Work task >>
For this exercise, copy each line of the records that contains the word "launching".

╭─ Entries shown

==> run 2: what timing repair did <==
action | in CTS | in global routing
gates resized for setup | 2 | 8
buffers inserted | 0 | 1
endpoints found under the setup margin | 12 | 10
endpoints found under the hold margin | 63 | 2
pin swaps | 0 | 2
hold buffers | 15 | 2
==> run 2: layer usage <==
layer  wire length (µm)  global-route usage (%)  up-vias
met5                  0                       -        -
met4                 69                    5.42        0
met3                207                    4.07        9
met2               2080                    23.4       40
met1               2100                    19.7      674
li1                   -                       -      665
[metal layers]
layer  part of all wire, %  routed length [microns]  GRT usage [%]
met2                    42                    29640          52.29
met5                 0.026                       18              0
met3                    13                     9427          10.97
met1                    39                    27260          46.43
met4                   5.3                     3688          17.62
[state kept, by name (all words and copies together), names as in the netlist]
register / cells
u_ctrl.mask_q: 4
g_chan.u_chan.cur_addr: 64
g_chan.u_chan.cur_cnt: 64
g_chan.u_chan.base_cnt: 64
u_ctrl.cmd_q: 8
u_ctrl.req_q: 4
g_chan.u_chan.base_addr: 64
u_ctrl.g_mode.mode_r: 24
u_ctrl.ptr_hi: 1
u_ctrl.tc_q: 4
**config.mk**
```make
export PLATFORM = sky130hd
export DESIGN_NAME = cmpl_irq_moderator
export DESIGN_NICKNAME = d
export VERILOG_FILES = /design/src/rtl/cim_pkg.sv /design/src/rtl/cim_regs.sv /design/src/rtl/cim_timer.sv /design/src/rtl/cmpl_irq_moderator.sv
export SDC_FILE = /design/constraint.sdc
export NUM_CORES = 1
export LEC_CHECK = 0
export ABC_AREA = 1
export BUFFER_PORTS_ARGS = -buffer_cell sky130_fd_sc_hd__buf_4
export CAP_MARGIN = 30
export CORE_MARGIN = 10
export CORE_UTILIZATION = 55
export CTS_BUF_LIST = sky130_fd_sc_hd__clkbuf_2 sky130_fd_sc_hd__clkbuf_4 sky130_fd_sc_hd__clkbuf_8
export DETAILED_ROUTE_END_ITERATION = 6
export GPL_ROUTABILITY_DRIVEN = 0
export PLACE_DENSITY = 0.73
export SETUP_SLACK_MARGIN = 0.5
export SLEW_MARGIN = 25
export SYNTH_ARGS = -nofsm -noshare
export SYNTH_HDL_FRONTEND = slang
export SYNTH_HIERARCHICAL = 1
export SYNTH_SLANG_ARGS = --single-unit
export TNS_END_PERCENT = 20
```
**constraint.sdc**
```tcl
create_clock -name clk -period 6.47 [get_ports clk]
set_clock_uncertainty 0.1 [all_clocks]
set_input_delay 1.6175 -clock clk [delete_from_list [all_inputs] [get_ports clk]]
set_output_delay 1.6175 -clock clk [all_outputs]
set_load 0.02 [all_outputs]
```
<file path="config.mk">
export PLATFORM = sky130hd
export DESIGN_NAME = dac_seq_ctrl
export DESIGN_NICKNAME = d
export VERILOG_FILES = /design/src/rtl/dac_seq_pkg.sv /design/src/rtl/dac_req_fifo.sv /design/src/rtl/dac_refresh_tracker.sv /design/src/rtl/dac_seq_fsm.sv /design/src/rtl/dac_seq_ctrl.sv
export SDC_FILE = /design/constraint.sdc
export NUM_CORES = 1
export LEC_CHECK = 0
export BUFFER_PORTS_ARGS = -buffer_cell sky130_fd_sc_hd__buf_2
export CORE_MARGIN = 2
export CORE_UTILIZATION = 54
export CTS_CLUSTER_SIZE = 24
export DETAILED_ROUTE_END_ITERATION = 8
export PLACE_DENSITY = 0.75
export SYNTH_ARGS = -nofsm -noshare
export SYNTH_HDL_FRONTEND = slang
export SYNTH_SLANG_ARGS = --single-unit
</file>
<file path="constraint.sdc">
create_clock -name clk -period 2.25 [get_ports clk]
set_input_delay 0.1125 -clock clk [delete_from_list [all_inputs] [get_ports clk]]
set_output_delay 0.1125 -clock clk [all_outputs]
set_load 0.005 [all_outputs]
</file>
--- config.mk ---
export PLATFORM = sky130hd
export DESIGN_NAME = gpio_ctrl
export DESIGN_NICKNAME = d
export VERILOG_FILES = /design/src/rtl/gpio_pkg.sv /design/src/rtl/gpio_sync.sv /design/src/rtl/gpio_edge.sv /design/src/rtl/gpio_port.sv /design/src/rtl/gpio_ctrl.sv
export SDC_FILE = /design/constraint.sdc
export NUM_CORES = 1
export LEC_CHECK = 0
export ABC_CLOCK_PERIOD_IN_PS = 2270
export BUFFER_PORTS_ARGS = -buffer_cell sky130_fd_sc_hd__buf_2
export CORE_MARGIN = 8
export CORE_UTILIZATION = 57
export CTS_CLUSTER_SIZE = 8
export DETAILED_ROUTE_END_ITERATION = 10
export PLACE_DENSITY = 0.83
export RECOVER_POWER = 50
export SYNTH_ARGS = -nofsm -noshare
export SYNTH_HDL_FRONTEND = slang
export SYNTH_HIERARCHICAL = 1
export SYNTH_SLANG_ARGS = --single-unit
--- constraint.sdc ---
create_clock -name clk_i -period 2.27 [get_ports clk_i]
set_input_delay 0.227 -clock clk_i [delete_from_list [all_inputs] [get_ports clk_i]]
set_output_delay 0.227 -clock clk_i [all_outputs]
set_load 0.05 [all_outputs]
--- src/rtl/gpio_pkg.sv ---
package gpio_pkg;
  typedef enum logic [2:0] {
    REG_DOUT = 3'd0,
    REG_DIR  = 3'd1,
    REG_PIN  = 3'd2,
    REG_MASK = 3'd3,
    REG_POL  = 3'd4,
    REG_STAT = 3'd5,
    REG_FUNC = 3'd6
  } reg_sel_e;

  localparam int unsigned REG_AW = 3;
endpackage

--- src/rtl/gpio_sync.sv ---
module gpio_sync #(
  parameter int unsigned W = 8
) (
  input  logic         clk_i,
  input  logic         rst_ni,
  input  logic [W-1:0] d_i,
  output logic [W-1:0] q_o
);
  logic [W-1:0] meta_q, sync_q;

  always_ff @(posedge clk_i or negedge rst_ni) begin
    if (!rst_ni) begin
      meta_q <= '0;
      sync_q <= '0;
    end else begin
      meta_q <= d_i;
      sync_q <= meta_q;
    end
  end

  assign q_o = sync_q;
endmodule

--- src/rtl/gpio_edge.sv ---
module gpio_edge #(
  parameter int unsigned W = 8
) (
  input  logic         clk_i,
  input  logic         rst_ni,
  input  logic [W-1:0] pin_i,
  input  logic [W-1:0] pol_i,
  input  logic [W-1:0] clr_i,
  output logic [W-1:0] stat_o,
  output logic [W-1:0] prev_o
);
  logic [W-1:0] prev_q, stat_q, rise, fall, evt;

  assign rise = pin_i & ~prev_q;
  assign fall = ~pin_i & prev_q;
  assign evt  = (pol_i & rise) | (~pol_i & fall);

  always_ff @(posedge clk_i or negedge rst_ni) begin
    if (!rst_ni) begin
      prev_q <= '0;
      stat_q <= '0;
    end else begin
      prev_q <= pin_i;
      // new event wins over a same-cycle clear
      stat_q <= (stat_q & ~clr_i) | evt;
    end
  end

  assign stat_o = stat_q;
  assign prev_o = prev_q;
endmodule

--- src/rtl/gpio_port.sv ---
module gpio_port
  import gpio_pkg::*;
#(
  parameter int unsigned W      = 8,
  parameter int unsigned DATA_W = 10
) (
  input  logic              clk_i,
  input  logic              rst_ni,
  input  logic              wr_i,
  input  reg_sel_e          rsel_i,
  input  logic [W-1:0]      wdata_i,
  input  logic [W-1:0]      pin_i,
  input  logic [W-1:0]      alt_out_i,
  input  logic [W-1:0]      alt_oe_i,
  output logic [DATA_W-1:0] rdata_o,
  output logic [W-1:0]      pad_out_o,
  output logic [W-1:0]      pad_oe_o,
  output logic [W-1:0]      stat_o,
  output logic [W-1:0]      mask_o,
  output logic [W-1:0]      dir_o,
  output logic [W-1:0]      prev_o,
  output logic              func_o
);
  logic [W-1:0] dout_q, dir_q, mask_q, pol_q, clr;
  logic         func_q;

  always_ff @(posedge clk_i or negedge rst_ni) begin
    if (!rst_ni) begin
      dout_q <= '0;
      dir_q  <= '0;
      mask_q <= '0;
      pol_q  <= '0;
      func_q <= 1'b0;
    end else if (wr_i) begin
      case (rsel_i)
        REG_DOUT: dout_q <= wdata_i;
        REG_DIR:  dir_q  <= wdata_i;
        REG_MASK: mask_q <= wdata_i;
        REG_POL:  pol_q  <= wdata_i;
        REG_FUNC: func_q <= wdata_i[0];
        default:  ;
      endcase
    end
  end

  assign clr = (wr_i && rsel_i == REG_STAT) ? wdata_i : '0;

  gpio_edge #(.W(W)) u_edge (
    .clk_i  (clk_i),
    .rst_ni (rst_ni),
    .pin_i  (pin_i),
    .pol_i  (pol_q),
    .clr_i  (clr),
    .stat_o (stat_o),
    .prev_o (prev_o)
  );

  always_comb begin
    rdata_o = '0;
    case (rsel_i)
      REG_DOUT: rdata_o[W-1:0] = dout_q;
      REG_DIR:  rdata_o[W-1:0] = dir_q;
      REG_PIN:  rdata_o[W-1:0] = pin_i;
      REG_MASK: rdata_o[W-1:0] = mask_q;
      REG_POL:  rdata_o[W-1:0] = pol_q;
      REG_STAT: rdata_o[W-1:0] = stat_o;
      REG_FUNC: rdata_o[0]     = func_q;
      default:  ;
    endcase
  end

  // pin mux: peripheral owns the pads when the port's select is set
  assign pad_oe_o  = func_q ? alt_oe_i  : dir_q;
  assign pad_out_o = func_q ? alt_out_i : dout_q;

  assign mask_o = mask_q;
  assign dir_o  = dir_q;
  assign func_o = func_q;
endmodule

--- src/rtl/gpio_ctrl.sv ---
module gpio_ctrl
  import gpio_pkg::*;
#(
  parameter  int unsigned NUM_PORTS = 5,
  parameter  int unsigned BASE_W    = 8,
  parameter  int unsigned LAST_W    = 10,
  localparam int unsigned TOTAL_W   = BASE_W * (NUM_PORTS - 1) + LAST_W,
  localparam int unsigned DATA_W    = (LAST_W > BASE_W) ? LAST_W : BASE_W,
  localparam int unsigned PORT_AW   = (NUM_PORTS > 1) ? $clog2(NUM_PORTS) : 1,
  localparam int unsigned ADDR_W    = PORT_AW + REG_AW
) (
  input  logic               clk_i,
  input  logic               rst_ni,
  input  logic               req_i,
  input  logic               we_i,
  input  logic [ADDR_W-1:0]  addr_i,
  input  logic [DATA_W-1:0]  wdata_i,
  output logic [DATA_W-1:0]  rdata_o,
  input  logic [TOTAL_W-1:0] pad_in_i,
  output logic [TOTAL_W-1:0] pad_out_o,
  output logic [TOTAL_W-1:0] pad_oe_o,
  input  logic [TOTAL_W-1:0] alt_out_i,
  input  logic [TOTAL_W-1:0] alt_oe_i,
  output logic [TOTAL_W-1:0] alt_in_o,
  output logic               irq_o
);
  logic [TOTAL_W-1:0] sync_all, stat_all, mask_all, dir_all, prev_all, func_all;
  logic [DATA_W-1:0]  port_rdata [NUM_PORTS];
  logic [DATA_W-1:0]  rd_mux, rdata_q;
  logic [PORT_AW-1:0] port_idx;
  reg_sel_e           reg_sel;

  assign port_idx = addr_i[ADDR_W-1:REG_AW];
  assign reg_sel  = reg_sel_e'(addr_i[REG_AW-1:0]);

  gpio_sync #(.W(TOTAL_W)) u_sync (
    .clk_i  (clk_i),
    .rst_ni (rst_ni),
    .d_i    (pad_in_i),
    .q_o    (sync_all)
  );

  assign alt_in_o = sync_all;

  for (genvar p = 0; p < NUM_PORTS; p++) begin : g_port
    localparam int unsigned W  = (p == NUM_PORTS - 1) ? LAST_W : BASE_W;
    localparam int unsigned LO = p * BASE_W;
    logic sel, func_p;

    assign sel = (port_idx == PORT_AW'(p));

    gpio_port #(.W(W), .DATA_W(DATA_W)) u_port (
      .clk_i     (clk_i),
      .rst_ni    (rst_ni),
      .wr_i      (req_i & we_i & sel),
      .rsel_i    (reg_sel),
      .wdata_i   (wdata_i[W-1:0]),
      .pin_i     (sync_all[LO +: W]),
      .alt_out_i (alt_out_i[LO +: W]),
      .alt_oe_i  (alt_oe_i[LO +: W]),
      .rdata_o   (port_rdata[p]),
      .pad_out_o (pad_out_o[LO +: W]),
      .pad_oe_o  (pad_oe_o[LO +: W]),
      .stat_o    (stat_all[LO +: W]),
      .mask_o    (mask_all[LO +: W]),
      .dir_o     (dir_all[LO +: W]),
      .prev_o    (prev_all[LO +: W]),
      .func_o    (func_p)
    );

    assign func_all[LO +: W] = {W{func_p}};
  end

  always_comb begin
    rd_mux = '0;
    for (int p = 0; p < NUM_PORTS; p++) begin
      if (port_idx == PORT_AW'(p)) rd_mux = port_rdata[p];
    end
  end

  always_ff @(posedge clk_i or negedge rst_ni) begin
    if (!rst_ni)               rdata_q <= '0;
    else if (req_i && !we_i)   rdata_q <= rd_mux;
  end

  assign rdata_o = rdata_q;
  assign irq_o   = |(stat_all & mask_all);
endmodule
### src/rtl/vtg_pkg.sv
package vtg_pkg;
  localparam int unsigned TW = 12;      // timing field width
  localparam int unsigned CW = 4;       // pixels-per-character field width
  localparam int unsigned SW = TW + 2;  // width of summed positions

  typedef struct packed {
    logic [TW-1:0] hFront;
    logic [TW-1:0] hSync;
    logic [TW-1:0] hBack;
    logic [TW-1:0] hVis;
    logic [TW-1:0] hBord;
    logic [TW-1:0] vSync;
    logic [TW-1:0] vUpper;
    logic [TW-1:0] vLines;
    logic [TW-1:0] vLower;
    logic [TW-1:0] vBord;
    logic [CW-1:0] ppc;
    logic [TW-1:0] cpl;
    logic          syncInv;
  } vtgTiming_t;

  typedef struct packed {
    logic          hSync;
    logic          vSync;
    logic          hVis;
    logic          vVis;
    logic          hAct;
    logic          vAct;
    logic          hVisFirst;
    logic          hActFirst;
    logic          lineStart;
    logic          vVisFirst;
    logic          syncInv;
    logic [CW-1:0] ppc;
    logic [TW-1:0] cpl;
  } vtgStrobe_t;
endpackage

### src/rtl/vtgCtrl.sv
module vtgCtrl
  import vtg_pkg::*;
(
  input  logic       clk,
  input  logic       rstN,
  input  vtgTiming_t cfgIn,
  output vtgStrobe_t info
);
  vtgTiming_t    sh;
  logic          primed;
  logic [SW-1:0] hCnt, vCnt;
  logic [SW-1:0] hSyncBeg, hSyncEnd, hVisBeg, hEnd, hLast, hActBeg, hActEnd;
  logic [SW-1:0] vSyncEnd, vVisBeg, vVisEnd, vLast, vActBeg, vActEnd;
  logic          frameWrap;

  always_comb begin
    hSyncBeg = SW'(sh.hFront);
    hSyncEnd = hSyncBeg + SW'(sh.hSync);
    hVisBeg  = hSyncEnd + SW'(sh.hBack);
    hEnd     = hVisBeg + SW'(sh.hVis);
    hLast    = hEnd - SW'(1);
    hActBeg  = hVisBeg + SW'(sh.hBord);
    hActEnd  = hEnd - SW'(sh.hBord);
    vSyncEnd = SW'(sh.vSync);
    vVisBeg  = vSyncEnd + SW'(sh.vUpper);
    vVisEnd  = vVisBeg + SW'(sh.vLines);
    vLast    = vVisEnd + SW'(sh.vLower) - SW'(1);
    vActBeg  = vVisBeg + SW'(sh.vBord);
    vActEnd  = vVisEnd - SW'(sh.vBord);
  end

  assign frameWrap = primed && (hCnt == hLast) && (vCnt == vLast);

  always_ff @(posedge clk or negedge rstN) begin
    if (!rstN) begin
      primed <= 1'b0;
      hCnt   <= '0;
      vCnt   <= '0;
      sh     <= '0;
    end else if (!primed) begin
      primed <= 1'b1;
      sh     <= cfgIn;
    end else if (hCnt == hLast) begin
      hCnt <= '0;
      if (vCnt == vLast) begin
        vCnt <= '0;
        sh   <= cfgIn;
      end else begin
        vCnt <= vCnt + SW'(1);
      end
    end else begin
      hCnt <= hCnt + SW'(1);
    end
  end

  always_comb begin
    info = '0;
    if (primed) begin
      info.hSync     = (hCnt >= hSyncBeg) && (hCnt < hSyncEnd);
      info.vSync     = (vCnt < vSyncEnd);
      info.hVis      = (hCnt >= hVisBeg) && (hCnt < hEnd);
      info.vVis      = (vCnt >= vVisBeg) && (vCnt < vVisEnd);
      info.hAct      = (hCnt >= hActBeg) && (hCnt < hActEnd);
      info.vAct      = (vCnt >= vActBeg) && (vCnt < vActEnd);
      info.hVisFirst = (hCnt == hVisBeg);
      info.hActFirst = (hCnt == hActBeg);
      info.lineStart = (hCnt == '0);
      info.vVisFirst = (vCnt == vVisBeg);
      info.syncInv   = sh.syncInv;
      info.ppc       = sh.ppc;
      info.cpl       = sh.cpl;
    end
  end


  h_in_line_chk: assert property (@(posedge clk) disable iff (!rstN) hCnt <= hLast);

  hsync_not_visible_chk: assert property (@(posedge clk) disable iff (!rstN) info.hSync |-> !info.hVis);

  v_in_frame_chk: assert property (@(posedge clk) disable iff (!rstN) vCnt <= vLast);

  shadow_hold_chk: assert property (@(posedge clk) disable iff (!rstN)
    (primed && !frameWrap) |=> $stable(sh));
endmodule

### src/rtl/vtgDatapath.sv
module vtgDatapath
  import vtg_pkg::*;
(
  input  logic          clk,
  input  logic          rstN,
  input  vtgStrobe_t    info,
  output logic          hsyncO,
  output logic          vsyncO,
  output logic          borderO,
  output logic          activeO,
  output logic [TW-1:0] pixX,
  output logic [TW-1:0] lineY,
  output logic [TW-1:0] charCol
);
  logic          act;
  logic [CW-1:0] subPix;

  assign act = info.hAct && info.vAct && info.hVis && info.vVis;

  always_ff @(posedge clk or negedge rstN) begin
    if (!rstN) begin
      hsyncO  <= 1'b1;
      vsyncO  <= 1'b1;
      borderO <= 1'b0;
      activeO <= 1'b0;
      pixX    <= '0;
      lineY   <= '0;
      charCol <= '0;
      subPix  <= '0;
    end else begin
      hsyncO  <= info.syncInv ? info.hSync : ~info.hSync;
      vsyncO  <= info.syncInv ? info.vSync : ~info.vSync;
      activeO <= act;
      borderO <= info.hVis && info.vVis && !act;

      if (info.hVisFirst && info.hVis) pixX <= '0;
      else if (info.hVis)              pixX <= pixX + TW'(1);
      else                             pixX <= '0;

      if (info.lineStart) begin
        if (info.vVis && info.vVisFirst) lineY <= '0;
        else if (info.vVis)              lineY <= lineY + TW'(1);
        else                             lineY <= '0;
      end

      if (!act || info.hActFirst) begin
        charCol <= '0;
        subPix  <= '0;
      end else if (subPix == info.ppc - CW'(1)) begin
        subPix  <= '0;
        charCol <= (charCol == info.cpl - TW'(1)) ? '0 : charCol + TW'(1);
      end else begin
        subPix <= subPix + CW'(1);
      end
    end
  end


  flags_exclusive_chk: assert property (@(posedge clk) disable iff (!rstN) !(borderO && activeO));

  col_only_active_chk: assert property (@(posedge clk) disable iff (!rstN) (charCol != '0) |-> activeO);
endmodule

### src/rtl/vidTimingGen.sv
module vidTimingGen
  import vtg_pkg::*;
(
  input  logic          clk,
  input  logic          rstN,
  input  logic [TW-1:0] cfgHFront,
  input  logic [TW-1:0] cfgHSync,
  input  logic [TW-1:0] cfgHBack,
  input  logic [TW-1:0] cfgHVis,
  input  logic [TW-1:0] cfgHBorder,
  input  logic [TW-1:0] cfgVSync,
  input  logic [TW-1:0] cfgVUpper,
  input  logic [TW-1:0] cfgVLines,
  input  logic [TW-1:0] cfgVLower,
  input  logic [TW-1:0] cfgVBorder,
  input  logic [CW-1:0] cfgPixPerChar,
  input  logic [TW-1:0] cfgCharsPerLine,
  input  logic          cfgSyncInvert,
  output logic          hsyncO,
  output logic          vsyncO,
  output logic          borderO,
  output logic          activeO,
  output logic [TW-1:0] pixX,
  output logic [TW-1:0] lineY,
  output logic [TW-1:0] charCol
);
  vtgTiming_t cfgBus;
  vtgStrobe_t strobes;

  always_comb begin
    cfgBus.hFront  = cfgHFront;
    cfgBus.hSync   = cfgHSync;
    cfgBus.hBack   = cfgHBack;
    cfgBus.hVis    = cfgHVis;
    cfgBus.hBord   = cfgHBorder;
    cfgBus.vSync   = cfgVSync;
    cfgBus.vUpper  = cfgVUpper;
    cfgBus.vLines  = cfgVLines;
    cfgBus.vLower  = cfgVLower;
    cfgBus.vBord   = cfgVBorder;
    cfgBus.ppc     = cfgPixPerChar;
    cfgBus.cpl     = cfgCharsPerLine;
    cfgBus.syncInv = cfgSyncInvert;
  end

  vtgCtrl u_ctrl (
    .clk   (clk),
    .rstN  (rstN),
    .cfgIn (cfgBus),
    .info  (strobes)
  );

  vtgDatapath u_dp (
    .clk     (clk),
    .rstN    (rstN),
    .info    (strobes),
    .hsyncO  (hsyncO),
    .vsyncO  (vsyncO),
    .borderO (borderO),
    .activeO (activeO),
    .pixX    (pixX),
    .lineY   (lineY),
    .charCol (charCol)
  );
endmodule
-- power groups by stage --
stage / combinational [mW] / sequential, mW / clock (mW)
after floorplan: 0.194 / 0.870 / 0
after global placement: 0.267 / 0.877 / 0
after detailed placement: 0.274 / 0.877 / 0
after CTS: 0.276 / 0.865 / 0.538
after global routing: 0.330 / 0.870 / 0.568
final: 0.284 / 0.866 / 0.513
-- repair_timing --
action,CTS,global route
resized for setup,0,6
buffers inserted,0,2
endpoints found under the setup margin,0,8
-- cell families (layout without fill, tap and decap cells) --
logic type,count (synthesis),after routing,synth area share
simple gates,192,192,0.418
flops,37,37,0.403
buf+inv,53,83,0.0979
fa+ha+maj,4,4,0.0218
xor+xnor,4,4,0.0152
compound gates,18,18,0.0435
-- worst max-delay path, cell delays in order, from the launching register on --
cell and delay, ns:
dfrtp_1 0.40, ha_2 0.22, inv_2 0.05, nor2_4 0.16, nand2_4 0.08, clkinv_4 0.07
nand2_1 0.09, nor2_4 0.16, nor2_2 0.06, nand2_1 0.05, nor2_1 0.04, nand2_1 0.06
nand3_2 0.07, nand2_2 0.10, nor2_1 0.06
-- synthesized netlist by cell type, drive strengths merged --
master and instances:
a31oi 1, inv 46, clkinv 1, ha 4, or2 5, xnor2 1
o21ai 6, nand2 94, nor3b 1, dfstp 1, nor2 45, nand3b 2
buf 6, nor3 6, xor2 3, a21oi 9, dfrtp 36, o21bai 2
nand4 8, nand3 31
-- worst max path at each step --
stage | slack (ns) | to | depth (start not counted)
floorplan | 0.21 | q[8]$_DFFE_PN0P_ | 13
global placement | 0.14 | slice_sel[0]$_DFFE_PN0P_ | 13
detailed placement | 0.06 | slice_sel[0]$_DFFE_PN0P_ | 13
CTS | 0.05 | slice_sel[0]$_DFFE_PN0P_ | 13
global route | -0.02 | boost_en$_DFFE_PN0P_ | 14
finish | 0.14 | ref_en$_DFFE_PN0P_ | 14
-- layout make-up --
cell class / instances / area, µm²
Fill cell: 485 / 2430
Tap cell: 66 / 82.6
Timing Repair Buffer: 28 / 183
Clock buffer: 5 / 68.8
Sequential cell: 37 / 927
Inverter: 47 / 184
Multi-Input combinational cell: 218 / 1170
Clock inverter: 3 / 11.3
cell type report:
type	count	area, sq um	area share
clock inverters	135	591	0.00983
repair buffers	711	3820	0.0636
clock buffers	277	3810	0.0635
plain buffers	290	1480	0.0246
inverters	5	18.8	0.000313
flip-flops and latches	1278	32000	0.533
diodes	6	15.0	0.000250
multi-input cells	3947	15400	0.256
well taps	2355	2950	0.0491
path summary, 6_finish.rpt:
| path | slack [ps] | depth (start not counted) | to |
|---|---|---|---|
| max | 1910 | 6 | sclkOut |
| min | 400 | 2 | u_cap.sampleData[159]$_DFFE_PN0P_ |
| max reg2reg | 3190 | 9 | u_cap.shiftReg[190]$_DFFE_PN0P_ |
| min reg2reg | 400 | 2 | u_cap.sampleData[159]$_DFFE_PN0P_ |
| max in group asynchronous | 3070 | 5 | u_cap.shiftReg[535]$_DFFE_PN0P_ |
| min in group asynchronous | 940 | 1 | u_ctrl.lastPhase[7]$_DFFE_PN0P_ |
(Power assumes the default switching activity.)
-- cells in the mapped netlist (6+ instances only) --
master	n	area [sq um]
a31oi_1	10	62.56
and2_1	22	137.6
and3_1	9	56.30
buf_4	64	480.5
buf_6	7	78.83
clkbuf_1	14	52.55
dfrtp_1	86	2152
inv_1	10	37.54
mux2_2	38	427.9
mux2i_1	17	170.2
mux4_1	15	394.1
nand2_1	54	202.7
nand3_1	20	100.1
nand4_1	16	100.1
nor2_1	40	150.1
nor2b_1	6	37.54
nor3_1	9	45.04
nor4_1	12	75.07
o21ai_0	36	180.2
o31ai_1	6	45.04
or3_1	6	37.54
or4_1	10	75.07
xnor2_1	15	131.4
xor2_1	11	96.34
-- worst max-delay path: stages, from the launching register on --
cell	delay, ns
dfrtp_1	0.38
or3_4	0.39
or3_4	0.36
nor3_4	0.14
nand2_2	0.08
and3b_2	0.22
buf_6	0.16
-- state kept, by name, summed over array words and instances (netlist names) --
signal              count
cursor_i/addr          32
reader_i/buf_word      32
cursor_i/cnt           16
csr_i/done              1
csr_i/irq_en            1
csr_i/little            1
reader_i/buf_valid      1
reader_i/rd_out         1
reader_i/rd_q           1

╰─

Result of the exercise >>
-- worst max-delay path, cell delays in order, from the launching register on --
-- worst max-delay path: stages, from the launching register on --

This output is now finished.